The Board would like to take this opportunity to welcome Mr. Han joining the Board.

(2) CHANGE OF COMPOSITION OF THE REMUNERATION COMMITTEE, NOMINATION COMMITTEE, AUDIT COMMITTEE AND CORPORATE GOVERNANCE COMMITTEE

The Board announces that, with effect from 1 March 2017 Mr. Chui Man Lung Everett (‘‘Mr. Chui’’), Mr. Cheung Kam Tong Antonio (‘‘Mr. Cheung’’) and Mr. Han have been appointed as the members of the Audit Committee, Nomination Committee, Remuneration Committee and the Corporate Governance Committee.

Following the above changes:

  • (1) The Remuneration Committee comprises Mr. How Sze Ming (Chairman), Ms. Lam Wai Si Grace, Dr. Wong Wai Kong, Mr. Chui, Mr. Cheung and Mr. Han;

  • (2) The Nomination Committee comprises Ms. Cheung Woon Yiu (Chairman), Dr. Wong Wai Kong, Mr. How Sze Ming, Mr. Chui, Mr. Cheung and Mr. Han;

  • (3) The Audit Committee comprises Dr. Wong Wai Kong (Chairman), Mr. How Sze Ming, Mr. Philip David Thacker, Mr. Chui, Mr. Cheung and Mr. Han; and

  • (4) The Corporate Governance Committee comprises Ms. Ng Lai Hung (Chairman), Dr. Wong Wai Kong, Mr. How Sze Ming, Mr. Philip David Thacker, Mr. Chui, Mr. Cheung and Mr. Han.

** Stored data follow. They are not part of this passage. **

Context: an optimization exercise on an open-source flow, tuned for small area. The choices shown serve that exercise and are no tape-out recipe. Only simulation tests tie the RTL to the original design; equivalence was not proved. Power is estimated from default activity; no workload was simulated.

`design/flow/run.sh`:
```
#!/bin/bash
# synth_recipe.tcl (not shown) runs the flow's synth.tcl, then flattens the netlist and writes it again
# the make line also repeats each setting of config.mk as NAME=value (left out here)
make -C /OpenROAD-flow-scripts/flow DESIGN_CONFIG=/design/flow/config.mk WORK_HOME=/design/flow/orfs CLKGATE_MAP_FILE= SYNTH_SCRIPT=/design/flow/synth_recipe.tcl finish
```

By Order of the Board Odella Leather Holdings Limited Cheung Woon Yiu Chairman

Hong Kong, 1 March 2017

As at the date of this announcement, the Board comprises: Ms. Cheung Woon Yiu, Ms. Lam Wai Si Grace, Mr. Ching Wai Man, Mr. Zhu Yongjun and Mr. Tang Yau Sing as executive Directors, Ms. Ng Lai Hung and Mr. Shao Zuosheng as nonexecutive Directors; and Dr. Wong Wai Kong, Mr. How Sze Ming, Mr. Philip David Thacker, Mr. Cheung Kam Tong Antonio, Mr. Chui Man Lung Everett and Mr. Han Chu as independent non-executive Directors.

– 2 –

All the Directors jointly and severally accept full responsibility for the accuracy of the information contained in this announcement and confirm, having made all reasonable enquires, that to the best of their knowledge, opinions expressed in this announcement have been arrived at after due and careful consideration and there are no other facts not contained in this announcement, the omission of which would make any statements in this announcement misleading.

This announcement will remain on the GEM website at www.hkgem.com on the ‘‘Latest Company Announcements’’ page for at least seven days from the day of its posting and on the Company’s website at www.odella.com.